I'm teaching myself differential geometry, and the author I've been reading opts to work with germs of locally defined functions on a (not necessarily smooth) manifold to describe the tangent space. So, in what follows, $\mathcal{O}^{(k)}_{M,p}$ will denote the set of germs of $C^k$ functions defined in some open neighborhood of $p\in M$, and $\mathcal{S}^{(k)}_{M,p}$ will denote the subset of germs which are stationary at $p$, i.e. where all partial derivatives vanish in any chart. The tangent space $T_p M$ is then defined as the set of linear forms $L:\mathcal{O}^{(k)}_{M,p} \to \mathbb{R}$ which vanish on $\mathcal{S}^{(k)}_{M,p}$, which is isomorphic to the quotient dual $\left( \mathcal{O}^{(k)}_{M,p} / \mathcal{S}^{(k)}_{M,p} \right)^*$.
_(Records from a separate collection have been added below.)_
File: config.mk
export PLATFORM = sky130hd
export DESIGN_NAME = game_sequencer
export DESIGN_NICKNAME = d
export VERILOG_FILES = /design/src/rtl/game_sequencer.sv
export SDC_FILE = /design/constraint.sdc
export NUM_CORES = 1
export LEC_CHECK = 0
export CORE_MARGIN = 10
export CORE_UTILIZATION = 25
export CTS_BUF_LIST = sky130_fd_sc_hd__clkbuf_4 sky130_fd_sc_hd__clkbuf_8
export DETAILED_ROUTE_END_ITERATION = 8
export GPL_TIMING_DRIVEN = 0
export PLACE_DENSITY = 0.51
export SLEW_MARGIN = 10
export SYNTH_ARGS = -nofsm -noshare
export SYNTH_HDL_FRONTEND = slang
export SYNTH_SLANG_ARGS = --single-unit
File: constraint.sdc
create_clock -name clk -period 3.3 [get_ports clk]
set_clock_uncertainty 0.15 [all_clocks]
set_input_delay 0.495 -clock clk [delete_from_list [all_inputs] [get_ports clk]]
set_output_delay 0.495 -clock clk [all_outputs]
set_load 0.01 [all_outputs]
File: src/rtl/game_sequencer.sv
// Whack-a-mole game sequencer: runs a timed game, raises one pseudo-random mole at a time
// and counts hits. All outputs come straight from flops.
module game_sequencer #(
  parameter int TICKS_PER_SEC = 100000000,
  parameter int GAME_SECONDS  = 60,
  parameter int MOLE_CYCLES   = 75000000,
  parameter int GAP_CYCLES    = 25000000
) (
  input  logic       clk,
  input  logic       rst,
  input  logic       start,
  input  logic [3:0] hit,
  output logic [3:0] mole,
  output logic [5:0] time_left,
  output logic [7:0] score,
  output logic       sec_tick,
  output logic [1:0] state,
  output logic       game_over
);

  localparam int PW     = $clog2(TICKS_PER_SEC + 1);
  localparam int PH_MAX = (MOLE_CYCLES > GAP_CYCLES) ? MOLE_CYCLES : GAP_CYCLES;
  localparam int CW     = $clog2(PH_MAX + 1);

  localparam logic [PW-1:0] PRESC_LAST = PW'(TICKS_PER_SEC - 1);
  localparam logic [CW-1:0] GAP_LAST   = CW'(GAP_CYCLES - 1);
  localparam logic [CW-1:0] SHOW_LAST  = CW'(MOLE_CYCLES - 1);
  localparam logic [5:0]    GAME_LEN   = 6'(GAME_SECONDS);
  localparam logic [7:0]    LFSR_SEED  = 8'hA5;

  typedef enum logic [1:0] {
    S_IDLE = 2'b00,
    S_PLAY = 2'b01,
    S_OVER = 2'b10
  } state_t;

  typedef enum logic {
    PH_GAP  = 1'b0,
    PH_SHOW = 1'b1
  } phase_t;

  state_t          state_q, state_d;
  phase_t          phase_q, phase_d;
  logic [PW-1:0]   presc_q, presc_d;
  logic [CW-1:0]   cnt_q, cnt_d;
  logic [5:0]      time_left_q, time_left_d;
  logic [7:0]      score_q, score_d;
  logic [3:0]      mole_q, mole_d;
  logic            sec_tick_q, sec_tick_d;
  logic            game_over_q, game_over_d;
  logic [1:0]      prev_hole_q, prev_hole_d;
  logic [7:0]      lfsr_q, lfsr_d;

  logic            tick;
  logic            hit_match;
  logic [1:0]      new_hole;

  always_comb begin
    state_d     = state_q;
    phase_d     = phase_q;
    presc_d     = presc_q;
    cnt_d       = cnt_q;
    time_left_d = time_left_q;
    score_d     = score_q;
    mole_d      = mole_q;
    sec_tick_d  = 1'b0;
    prev_hole_d = prev_hole_q;
    // x^8+x^6+x^5+x^4+1, free-running in every state
    lfsr_d      = {lfsr_q[6:0], lfsr_q[7] ^ lfsr_q[5] ^ lfsr_q[4] ^ lfsr_q[3]};

    tick      = (state_q == S_PLAY) && (presc_q == PRESC_LAST);
    hit_match = (phase_q == PH_SHOW) && (|(hit & mole_q));
    // never raise the same hole twice in a row
    new_hole  = (lfsr_q[1:0] == prev_hole_q) ? lfsr_q[1:0] + 2'd1 : lfsr_q[1:0];

    case (state_q)
      S_PLAY: begin
        presc_d    = tick ? '0 : presc_q + 1'b1;
        sec_tick_d = tick;

        if (phase_q == PH_GAP) begin
          if (cnt_q == GAP_LAST) begin
            phase_d     = PH_SHOW;
            cnt_d       = '0;
            mole_d      = 4'b0001 << new_hole;
            prev_hole_d = new_hole;
          end else begin
            cnt_d = cnt_q + 1'b1;
          end
        end else if (hit_match || (cnt_q == SHOW_LAST)) begin
          phase_d = PH_GAP;
          cnt_d   = '0;
          mole_d  = '0;
          if (hit_match && (score_q != 8'hFF)) begin
            score_d = score_q + 8'd1;
          end
        end else begin
          cnt_d = cnt_q + 1'b1;
        end

        // game expiry overrides the mole phase but keeps a same-cycle score update
        if (tick) begin
          if (time_left_q <= 6'd1) begin
            time_left_d = '0;
            state_d     = S_OVER;
            mole_d      = '0;
            phase_d     = PH_GAP;
            cnt_d       = '0;
          end else begin
            time_left_d = time_left_q - 6'd1;
          end
        end
      end

      S_IDLE, S_OVER: begin
        presc_d = '0;
        mole_d  = '0;
        if (start) begin
          state_d     = S_PLAY;
          time_left_d = GAME_LEN;
          score_d     = '0;
          phase_d     = PH_GAP;
          cnt_d       = '0;
        end
      end

      default: begin
        state_d = S_IDLE;
        presc_d = '0;
        mole_d  = '0;
      end
    endcase

    game_over_d = (state_d == S_OVER);
  end

  always_ff @(posedge clk) begin
    if (rst) begin
      state_q     <= S_IDLE;
      phase_q     <= PH_GAP;
      presc_q     <= '0;
      cnt_q       <= '0;
      time_left_q <= GAME_LEN;
      score_q     <= '0;
      mole_q      <= '0;
      sec_tick_q  <= 1'b0;
      game_over_q <= 1'b0;
      prev_hole_q <= '0;
      lfsr_q      <= LFSR_SEED;
    end else begin
      state_q     <= state_d;
      phase_q     <= phase_d;
      presc_q     <= presc_d;
      cnt_q       <= cnt_d;
      time_left_q <= time_left_d;
      score_q     <= score_d;
      mole_q      <= mole_d;
      sec_tick_q  <= sec_tick_d;
      game_over_q <= game_over_d;
      prev_hole_q <= prev_hole_d;
      lfsr_q      <= lfsr_d;
    end
  end

  assign mole      = mole_q;
  assign time_left = time_left_q;
  assign score     = score_q;
  assign sec_tick  = sec_tick_q;
  assign state     = state_q;
  assign game_over = game_over_q;

endmodule
==> impl_metrics.tcl, run 1 <==
set metrics [dict create \
    cp_data_required_time_ns 3.38 \
    async_flop_share_pct 0 \
    wire_length_of_the_first_global_routing_pass_mm 16.7 \
    routedWlPerCell_um 13.7 \
    post_cts_sizing_count 0 \
    finalHoldViolCount 0 \
    synth_edf_count 0 \
    holdPathStages 1 \
    syn-mean-instance-area_um2 9.04 \
    path_clk_slew_ns 0.09 \
    synth_common_cells "dfxtp_1 (87), nor2_1 (55), xnor2_1 (36), nand2_1 (32)" \
    initial_antenna_violation_count 0 \
    buffers_plus_inverters_on_the_worst_setup_path 1 \
    relSlewSlack_pct 31.4 \
    gp_routability_congestion 0.780 \
    slew_at_the_pin_with_the_worst_max_slew_slack_ns 1.02 \
    rsz0062_at_grt "false" \
    period_minus_slack_ns 2.62 \
    max_stage_delay_ns 0.56 \
    synth.distinct_cells 52 \
    die_ar_mm2 0.0226 \
    numClockSinks 87 \
    critical_path.max_fanout 10 \
    startpoint_type "flip-flop" \
    maxSlewViolCount 0 \
    post_cts_buffers 0 \
    sequential_area_mm2 0.00174 \
    crit_cells 6 \
    fin_cells 733 \
    fillCellCount 1726 \
    drt_iter0_drc 185 \
    cts_tree "done" \
    clockBufferDepth 2 \
    min_period_over_period_pct 79.3 \
    antenna_left 0 \
    track_usage_pct 9.06 \
    first_global_vias 3297 \
    cpLargestDelayFamily "simple AND/OR/NAND/NOR gates" \
    power-per-cell-area_mw_per_mm2 425 \
    worst_slack_ns 0.682 \
    area_delta_synth_final_pct 18.7 \
    drc 0 \
    synth_seq_cells 87 \
    grt_start_max_net_pins 15 \
    global_route.overflow_total 0 \
    yosys-top-cells-area "dfxtp_1 (41%), xnor2_1 (7.4%), nor2_1 (4.9%)" \
    setup-tns-final_ns 0 \
    worstSetupEndpointType "flip-flop" \
    synth.most_common_cell "dfxtp_1" \
    dp_slack_ns 0.360 \
    vias 3442 \
    finalNetCount 520 \
    level_count_of_the_clock_h_tree 3 \
    core_area_mm2 0.0166 \
    synth_top_cell_area_share_pct 41.0 \
    die_height_um 150 \
    crit_arrival_ns 2.70 \
    cts.root.buffer_cell "clkbuf_8" \
    syn_inst 470 \
    chipWidth_um 150 \
    multi_input_area_mm2 0.00235 \
    outcome "completed" \
    final_layout_size_suffix_gt1_share_pct 11.7 \
    cp_cell_sequence "or4_4 -> nor4_1 -> a21oi_1 -> a31oi_4 -> buf_8 -> nor3_2" \
    max-vdd-ir-drop_mv 0.171 \
    boundaryPins 29 \
    drt_pre_antenna_iters 4 \
    final.hold.worst_slack_ns 0.263 \
    yosys_most_used_dff "dfxtp_1" \
    critical-path-slowest-cell "or4_4" \
    static_leakage_power_uw 0.00158 \
    port_buffers 27 \
    route.detailed.vias_per_inst 4.70 \
    syn-cell-area_mm2 0.00425 \
    initial_core_util_pct 25.5 \
    max_cap_violations 0 \
    cts_hold_buffers 0 \
    antenna_cells 0 \
    crit_type "flip-flop to flip-flop" \
    insertion_delay_to_the_later_sink_of_the_worst_skew_pair_ns 0.36 \
    fmax_mhz 382 \
    post-place-cells 717 \
    routed_wl_mm 10.0 \
    rows 47 \
    timing.hold.worst.class "flip-flop to flip-flop" \
    hpwlAfterDp_mm 7.46 \
    ys.warnings.count 0 \
    rr_worst_depth 6 \
    count_of_final_setup_violators 0 \
    seq_area_frac_synth_pct 41.0 \
    syn-num-nets 482 \
    tritoncts.num_buffers 9 \
    synth.largest_area_cell "dfxtp_1" \
]
==> cell families (layout without fill, tap and decap cells) <==
group           count (synthesis)  after routing  synth area share (%)
simple gates                  240            240                  33.3
compound gates                 43             43                  7.51
buf+inv                        33             76                  3.68
mux                             8              8                  1.91
xor+xnor                       54             54                  11.1
flops                          87             87                  41.0
fa+ha+maj                       5              5                  1.47
==> per-layer routing <==
layer | routed length, um | vias up | track usage [%]
met5 | 0 | - | 0
met3 | 387 | 11 | 1.32
met2 | 4620 | 56 | 14.3
met4 | 193 | 0 | 4.57
met1 | 4840 | 1641 | 11.8
li1 | - | 1734 | -
==> state kept, by name (all words and copies together), names as in the netlist <==
| name | flops |
|---|---|
| sec_tick | 1 |
| cnt_q | 27 |
| lfsr_q | 8 |
| presc_q | 27 |
| prev_hole_q | 2 |
| mole | 4 |
| score | 8 |
| game_over | 1 |
| phase_q | 1 |
| time_left | 6 |
| state | 2 |
==> final timing paths <==
kind / start / end / slack [ns]
max: cnt_q[25] / cnt_q[26] / 0.68
min: lfsr_q[6] / lfsr_q[7] / 0.26
max reg2reg: cnt_q[25] / cnt_q[26] / 0.68
min reg2reg: lfsr_q[6] / lfsr_q[7] / 0.26
==> cell type report <==
| cell class | count | area share (%) |
|---|---|---|
| buffer | 18 | 1.98 |
| sequential | 87 | 34.5 |
| clock buffer | 11 | 2.88 |
| clock inverter | 5 | 2.08 |
| tap | 220 | 5.46 |
| multi-input combinational | 350 | 46.6 |
| timing repair buffer | 27 | 5.36 |
| inverter | 15 | 1.12 |
==> through the flow <==
step	power [uW]	cell area [um^2]	util, %
2_1_floorplan	1210	4250	-
3_3_place_gp	1260	4790	28.8
3_5_place_dp	1260	4790	28.8
4_1_cts	2190	5040	30.3
5_1_grt	2240	5040	30.3
6_report	2150	5040	30.3
==> where the power goes <==
| group | switching, uW | internal [uW] | total [uW] | leakage [uW] |
|---|---|---|---|---|
| Combinational | 95.4 | 57.9 | 153 | 0.000761 |
| Sequential | 13.4 | 1060 | 1080 | 0.000704 |
| Clock | 382 | 532 | 914 | 0.000119 |
| Total | 491 | 1650 | 2150 | 0.00158 |
==> worst register-to-register path, stage by stage (launching register included) <==
cell	delay (ns)
dfxtp_1	0.35
or4_4	0.56
nor4_1	0.39
a21oi_1	0.32
a31oi_4	0.42
buf_8	0.22
nor3_2	0.06
==> cell usage in the layout, fill, tap and decap left out, types with 5 or more instances in the layout <==
| cell type | synthesis | routed |
|---|---|---|
| nand2_1 | 32 | 32 |
| xor2_1 | 18 | 18 |
| and3_1 | 7 | 7 |
| buf_2 | 5 | 5 |
| nor3_1 | 21 | 21 |
| clkbuf_1 | 10 | 10 |
| inv_1 | 15 | 15 |
| nor2_1 | 55 | 55 |
| xnor2_1 | 36 | 36 |
| nor3_2 | 20 | 20 |
| o21ai_0 | 6 | 6 |
| nand4_1 | 19 | 19 |
| mux2i_1 | 7 | 7 |
| clkdlybuf4s50_1 | 0 | 27 |
| or3_1 | 6 | 6 |
| nor4_1 | 12 | 12 |
| clkbuf_8 | 0 | 10 |
| dfxtp_1 | 87 | 87 |
| a21oi_1 | 13 | 13 |
| ha_1 | 5 | 5 |
| nand2b_1 | 6 | 6 |
| and2_1 | 7 | 7 |
| nand3_1 | 21 | 21 |
| nor2b_1 | 7 | 7 |
Power figures use the tool's default switching activity.
==> inputs of run 2 (changes only) <==
--- a/config.mk
+++ b/config.mk
@@ -10,7 +10,7 @@
 export CTS_BUF_LIST = sky130_fd_sc_hd__clkbuf_4 sky130_fd_sc_hd__clkbuf_8
 export DETAILED_ROUTE_END_ITERATION = 8
 export GPL_TIMING_DRIVEN = 0
-export PLACE_DENSITY = 0.51
+export PLACE_DENSITY = 0.53
 export SLEW_MARGIN = 10
 export SYNTH_ARGS = -nofsm -noshare
 export SYNTH_HDL_FRONTEND = slang
==> constraint.sdc (replaced) <==
create_clock -name clk -period 2.4 [get_ports clk]
set_clock_uncertainty 0.15 [all_clocks]
set_input_delay 0.36 -clock clk [delete_from_list [all_inputs] [get_ports clk]]
set_output_delay 0.36 -clock clk [all_outputs]
set_load 0.01 [all_outputs]
==> run 2 against run 1 <==
- the run now ends with negative setup slack left
- via count rose by 2.8%
- clock power fell by 1%
- design area rose by 4.6%
- worst setup slack got worse by 0.69 ns
- count of clock-buffer cells in the layout unchanged
- highest routed layer unchanged
==> impl_metrics.tcl, run 2 (synthesis gave the netlist of run 1 again) <==
set metrics [dict create \
    outcome "complete, but fails checks" \
    failed_checks "negative setup slack" \
    timing.hold.worst.class "flip-flop to flip-flop" \
    relSlewSlack_pct 49.5 \
    max-vdd-ir-drop_mv 0.236 \
    clockBufferDepth 2 \
    max_cap_violations 0 \
    design_power_total_uw 2670 \
    cts_tree "done" \
    period_minus_slack_ns 2.41 \
    finalNetCount 536 \
    route.detailed.vias_per_inst 4.75 \
    fmax_mhz 415 \
    tritoncts.num_buffers 9 \
    static_leakage_power_uw 0.00167 \
    die_height_um 150 \
    numClockSinks 87 \
    most-common-layout-cells "dfxtp_1 (83), nor2_1 (54), xnor2_1 (36), nand2_1 (31), clkdlybuf4s50_1 (27)" \
    core_area_mm2 0.0166 \
    finalHoldViolCount 0 \
    p_comb_share_pct 10.7 \
    vias 3540 \
    final_layout_size_suffix_gt1_share_pct 17.5 \
    slew_at_the_pin_with_the_worst_max_slew_slack_ns 0.758 \
    final_common_cell "dfxtp_1" \
    boundaryPins 29 \
    routedWlPerCell_um 14.3 \
    path_clk_slew_ns 0.09 \
    cell_internal_power_uw 1990 \
    gp_routability_congestion 0.808 \
    crit_arrival_ns 2.50 \
    cp_cell_sequence "or4_4 -> nor4_4 -> buf_4 -> a41o_1 -> buf_6 -> nand2_1 -> a221o_1" \
    fillCellCount 1693 \
    startpoint_type "flip-flop" \
    top_regs "cnt_q: 27 flops, presc_q: 27 flops" \
    antenna_left 0 \
    global_route.overflow_total 0 \
    cp_data_required_time_ns 2.50 \
    level_count_of_the_clock_h_tree 3 \
    crit_type "flip-flop to flip-flop" \
    worstSetupEndpointType "flip-flop" \
    p_sw_uw 681 \
    wire_length_of_the_first_global_routing_pass_mm 17.0 \
    net_switching_share_of_the_total_power_pct 25.5 \
    critical_path.max_fanout 10 \
    initial_core_util_pct 25.5 \
    finalCoreUtilization_pct 31.7 \
    port_buffers 27 \
    power-per-cell-area_mw_per_mm2 506 \
    hpwlAfterDp_mm 7.39 \
    pwr-share-clk_pct 33.8 \
    track_usage_pct 9.24 \
    antenna_cells 0 \
    cts.root.buffer_cell "clkbuf_8" \
    drc 0 \
    first_global_vias 3416 \
    count_of_final_setup_violators 1 \
    worst_slack_ns -0.00707 \
    min_period_over_period_pct 100 \
    maxSlewViolCount 0 \
    drt_pre_antenna_iters 4 \
    die_ar_mm2 0.0226 \
    rsz0062_at_grt "true" \
    chipWidth_um 150 \
    insertion_delay_to_the_later_sink_of_the_worst_skew_pair_ns 0.36 \
    drt_iter0_drc 152 \
    max_stage_delay_ns 0.52 \
    routed_wl_mm 10.7 \
    critical-path-slowest-cell "or4_4" \
    initial_antenna_violation_count 0 \
    grt_start_max_net_pins 13 \
    rows 47 \
    area_delta_synth_final_pct 24.2 \
    pwr-share-seq_pct 55.5 \
]
-- run 2: metrics by stage --
stage                     hold slack [ns]  setup TNS [ns]  setup WS [ns]  cell area [um^2]  cells
final                               0.275        -0.00707       -0.00707              5270    746
after global routing                0.292           -1.66        -0.0788              5270    746
after CTS                           0.277         -0.0631        -0.0351              5060    736
after detailed placement            0.249          -11.08         -0.448              4790    717
after global placement              0.246           -8.90         -0.373              4790    717
after floorplan                     0.239               0          0.159              4250    470
-- run 2: power groups by stage --
stage               logic, uW  clock network [uW]  registers [uW]
floorplan                 148                   0            1510
global placement          208                   0            1520
detailed placement        213                   0            1520
CTS                       253                 927            1480
global route              306                 995            1490
finish                    285                 901            1480
-- run 2: path summary, 6_finish.rpt --
| check | start | to | slack [ns] | cells past startpoint |
|---|---|---|---|---|
| hold / removal | lfsr_q[6] | lfsr_q[7] | 0.27 | 1 |
| setup / recovery | presc_q[17] | time_left[4] | -0.007 | 7 |
| setup reg to reg | presc_q[17] | time_left[4] | -0.007 | 7 |
| hold reg to reg | lfsr_q[6] | lfsr_q[7] | 0.27 | 1 |
-- run 2: layout make-up --
cell class | count | area (um^2) | area share [%]
buffer | 16 | 101 | 1.92
sequential | 87 | 1750 | 33.2
clock inverter | 2 | 10.0 | 0.190
tap | 220 | 275 | 5.22
multi-input combinational | 351 | 2470 | 46.8
inverter | 15 | 56.3 | 1.07
timing repair buffer | 44 | 468 | 8.87
clock buffer | 11 | 145 | 2.75
-- run 2: metal layers --
layer / global-route usage, % / part of all wire [%] / vias to the layer above
li1: - / - / 1772
met1: 11.5 / 45 / 1687
met2: 15.3 / 48 / 66
met3: 1.50 / 4.6 / 15
met4: 4.42 / 2.4 / 0
met5: 0 / 0 / -
-- run 2: critical path, delay by kind of cell, from the launching register on --
kind,cells,cell delay (ns)
AOI/OAI and AO/OA,2,0.51
and+or+nand+nor,3,0.96
DFF,1,0.36
buffers and inverters,2,0.31
-- run 2: repair_timing --
item                                    CTS  global route
gates resized for setup                   7            26
hold buffers                              0             0
endpoints found under the setup margin   33            54
pin swaps                                 7            23
gates cloned                              1             2
endpoints found under the hold margin     0             0
buffers inserted                          6             9
==> inputs of run 3 (changes only) <==
--- a/config.mk
+++ b/config.mk
@@ -10,6 +10,7 @@
 export CTS_BUF_LIST = sky130_fd_sc_hd__clkbuf_4 sky130_fd_sc_hd__clkbuf_8
 export DETAILED_ROUTE_END_ITERATION = 8
 export GPL_TIMING_DRIVEN = 0
+export HOLD_SLACK_MARGIN = 0.05
 export PLACE_DENSITY = 0.53
 export SLEW_MARGIN = 10
 export SYNTH_ARGS = -nofsm -noshare
==> results of run 3 <==
The final DEF is identical to that of run 2; final timing and power are the same.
I'm trying to prove the correspondence between tangent vectors and linear derivations. The partial differentiation operation in $\mathcal{O}^{(k)}_{M,p}$ exhibits a property similar to the Leibniz rule.
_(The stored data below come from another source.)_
--- src/rtl/muldiv_ctrl.sv ---
// muldiv_ctrl: multi-cycle RV32M multiply/divide sequencer beside the execute-stage ALU.
// Define QUINTA_DIV_EN to build in the restoring divider; without it, divide ops return 0.
module muldiv_ctrl #(
    parameter int DIV_ITERS = 32
) (
    input  logic        clk,
    input  logic        rst,
    input  logic        req_valid,
    input  logic [2:0]  req_op,
    input  logic [31:0] op_a,
    input  logic [31:0] op_b,
    input  logic        flush,
    output logic        req_ready,
    output logic        busy,
    output logic        resp_valid,
    output logic [31:0] resp_data
);

    typedef enum logic [1:0] {
        S_IDLE = 2'd0,
        S_MUL  = 2'd1,
`ifdef QUINTA_DIV_EN
        S_DIV  = 2'd2,
`endif
        S_DONE = 2'd3
    } state_t;

    state_t state;

    assign busy      = (state != S_IDLE);
    assign req_ready = ~busy;

    // Multiplier: 33-bit extended operands make one signed multiply cover all four variants.
    logic               mul_lo_q;
    logic signed [32:0] mul_a;
    logic signed [32:0] mul_b;
    logic signed [65:0] mul_prod;
    logic               mul_unused;
    logic               a_ext;
    logic               b_ext;

    assign a_ext      = (req_op[1:0] == 2'd1) || (req_op[1:0] == 2'd2);
    assign b_ext      = (req_op[1:0] == 2'd1);
    assign mul_prod   = mul_a * mul_b;
    assign mul_unused = ^mul_prod[65:64];

`ifdef QUINTA_DIV_EN
    logic [31:0] div_quo;
    logic [31:0] div_rem;
    logic [31:0] div_dvs;
    logic [5:0]  div_cnt;
    logic        div_rem_sel;
    logic        div_neg;

    logic        req_signed;
    logic        req_sign_a;
    logic        req_sign_b;
    logic        req_div0;
    logic        req_ovf;
    logic [32:0] div_shift;
    logic [32:0] div_diff;
    logic        div_ge;
    logic [31:0] quo_next;
    logic [31:0] rem_next;
    logic [31:0] div_mag;
    logic [31:0] div_result;

    assign req_signed = ~req_op[0];
    assign req_sign_a = req_signed & op_a[31];
    assign req_sign_b = req_signed & op_b[31];
    assign req_div0   = (op_b == 32'd0);
    assign req_ovf    = req_signed && (op_a == 32'h8000_0000) && (op_b == 32'hFFFF_FFFF);

    // One restoring step: shift the next dividend bit into the partial remainder, subtract if it fits.
    assign div_shift  = {div_rem, div_quo[31]};
    assign div_diff   = div_shift - {1'b0, div_dvs};
    assign div_ge     = ~div_diff[32];
    assign rem_next   = div_ge ? div_diff[31:0] : div_shift[31:0];
    assign quo_next   = {div_quo[30:0], div_ge};
    assign div_mag    = div_rem_sel ? rem_next : quo_next;
    assign div_result = div_neg ? -div_mag : div_mag;
`else
    logic [5:0] div_iters_unused;
    assign div_iters_unused = 6'(DIV_ITERS);
`endif

    // NOTE: all state here is written with non-blocking assignments so every register samples pre-edge values.
    always_ff @(posedge clk) begin
        if (rst) begin
            // NOTE: datapath registers are reset too, so resp_data reads 0 until the first result.
            state      <= S_IDLE;
            resp_valid <= 1'b0;
            resp_data  <= '0;
            mul_lo_q   <= 1'b0;
            mul_a      <= '0;
            mul_b      <= '0;
`ifdef QUINTA_DIV_EN
            div_quo     <= '0;
            div_rem     <= '0;
            div_dvs     <= '0;
            div_cnt     <= '0;
            div_rem_sel <= 1'b0;
            div_neg     <= 1'b0;
`endif
        end else if (flush) begin
            state      <= S_IDLE;
            resp_valid <= 1'b0;
        end else begin
            resp_valid <= 1'b0;
            case (state)
                S_IDLE: begin
                    if (req_valid) begin
                        if (!req_op[2]) begin
                            mul_lo_q <= (req_op[1:0] == 2'd0);
                            mul_a    <= {a_ext & op_a[31], op_a};
                            mul_b    <= {b_ext & op_b[31], op_b};
                            state    <= S_MUL;
                        end else begin
`ifdef QUINTA_DIV_EN
                            if (req_div0) begin
                                resp_data  <= req_op[1] ? op_a : 32'hFFFF_FFFF;
                                resp_valid <= 1'b1;
                                state      <= S_DONE;
                            end else if (req_ovf) begin
                                resp_data  <= req_op[1] ? 32'd0 : 32'h8000_0000;
                                resp_valid <= 1'b1;
                                state      <= S_DONE;
                            end else begin
                                div_quo     <= req_sign_a ? -op_a : op_a;
                                div_dvs     <= req_sign_b ? -op_b : op_b;
                                div_rem     <= '0;
                                div_cnt     <= 6'(DIV_ITERS - 1);
                                div_rem_sel <= req_op[1];
                                div_neg     <= req_op[1] ? req_sign_a : (req_sign_a ^ req_sign_b);
                                state       <= S_DIV;
                            end
`else
                            resp_data  <= '0;
                            resp_valid <= 1'b1;
                            state      <= S_DONE;
`endif
                        end
                    end
                end
                S_MUL: begin
                    resp_data  <= mul_lo_q ? mul_prod[31:0] : mul_prod[63:32];
                    resp_valid <= 1'b1;
                    state      <= S_DONE;
                end
`ifdef QUINTA_DIV_EN
                S_DIV: begin
                    div_quo <= quo_next;
                    div_rem <= rem_next;
                    if (div_cnt == 6'd0) begin
                        resp_data  <= div_result;
                        resp_valid <= 1'b1;
                        state      <= S_DONE;
                    end else begin
                        div_cnt <= div_cnt - 6'd1;
                    end
                end
`endif
                S_DONE:  state <= S_IDLE;
                default: state <= S_IDLE;
            endcase
        end
    end

endmodule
$$ \left( \dfrac{\partial}{\partial x_i} \right)_p \left( \mathbf{f}\mathbf{g} \right) = \mathbf{f}(p) \left\lbrace \left( \dfrac{\partial}{\partial x_i} \right)_p \mathbf{g} \right\rbrace + \left\lbrace \left( \dfrac{\partial}{\partial x_i} \right)_p \mathbf{f} \right\rbrace \mathbf{g}(p)$$
Strictly speaking, a derivation should be of the form $D:R\to M$ where $R$ is a ring and $M$ is an $R$-bimodule (possibly $R$ itself). In the above, the pesky evaluation at the point $p$ serves to get in the way. We can consider the partial derivative map as a binary operator
$$ \left( \dfrac{\partial}{\partial x_i} \right) : \mathcal{O}^{(k)}_{M,p} \times U \to \mathbb{R} : (\mathbf{f},q) \mapsto \left( \dfrac{\partial}{\partial x_i} \right)_q \mathbf{f} $$
where $U$ is any open neighborhood of $p$. Then the Leibniz rule can take its proper form.
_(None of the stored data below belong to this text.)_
File: config.mk
export PLATFORM = sky130hd
export DESIGN_NAME = alu_issue_stage
export DESIGN_NICKNAME = d
export VERILOG_FILES = /design/src/rtl/alu_issue_stage.sv
export SDC_FILE = /design/constraint.sdc
export NUM_CORES = 1
export LEC_CHECK = 0
export BUFFER_PORTS_ARGS = -buffer_cell sky130_fd_sc_hd__buf_2
export CORE_AREA = 2 2 153 155
export DETAILED_ROUTE_END_ITERATION = 6
export DIE_AREA = 0 0 155 157
export PLACE_DENSITY = 0.67
export SLEW_MARGIN = 20
export SYNTH_ARGS = -nofsm -noshare
export SYNTH_HDL_FRONTEND = slang
export SYNTH_SLANG_ARGS = --single-unit
File: constraint.sdc
create_clock -name clk -period 5.92 [get_ports clk]
set_input_delay 1.184 -clock clk [delete_from_list [all_inputs] [get_ports clk]]
set_output_delay 1.184 -clock clk [all_outputs]
set_load 0.02 [all_outputs]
$$ \left( \dfrac{\partial}{\partial x_i} \right) \left( \mathbf{f}\mathbf{g} \right) = \mathbf{f} \left\lbrace \left( \dfrac{\partial}{\partial x_i} \right) \mathbf{g} \right\rbrace + \left\lbrace \left( \dfrac{\partial}{\partial x_i} \right) \mathbf{f} \right\rbrace \mathbf{g} $$
My question is this: how can we show that every tangent vector $u\in T_p M$ corresponds bijectively to a derivation $D: \mathcal{O}^{(k)}_{M,p} \to \mathcal{O}^{(k)}_{M,p}$? How might we extend this to $\mathcal{O}^{(k)}_{M,U}$, the germs of functions defined on some open subset, or eventually to $C^{(k)}(M,\mathbb{R})$, the global functions on $M$?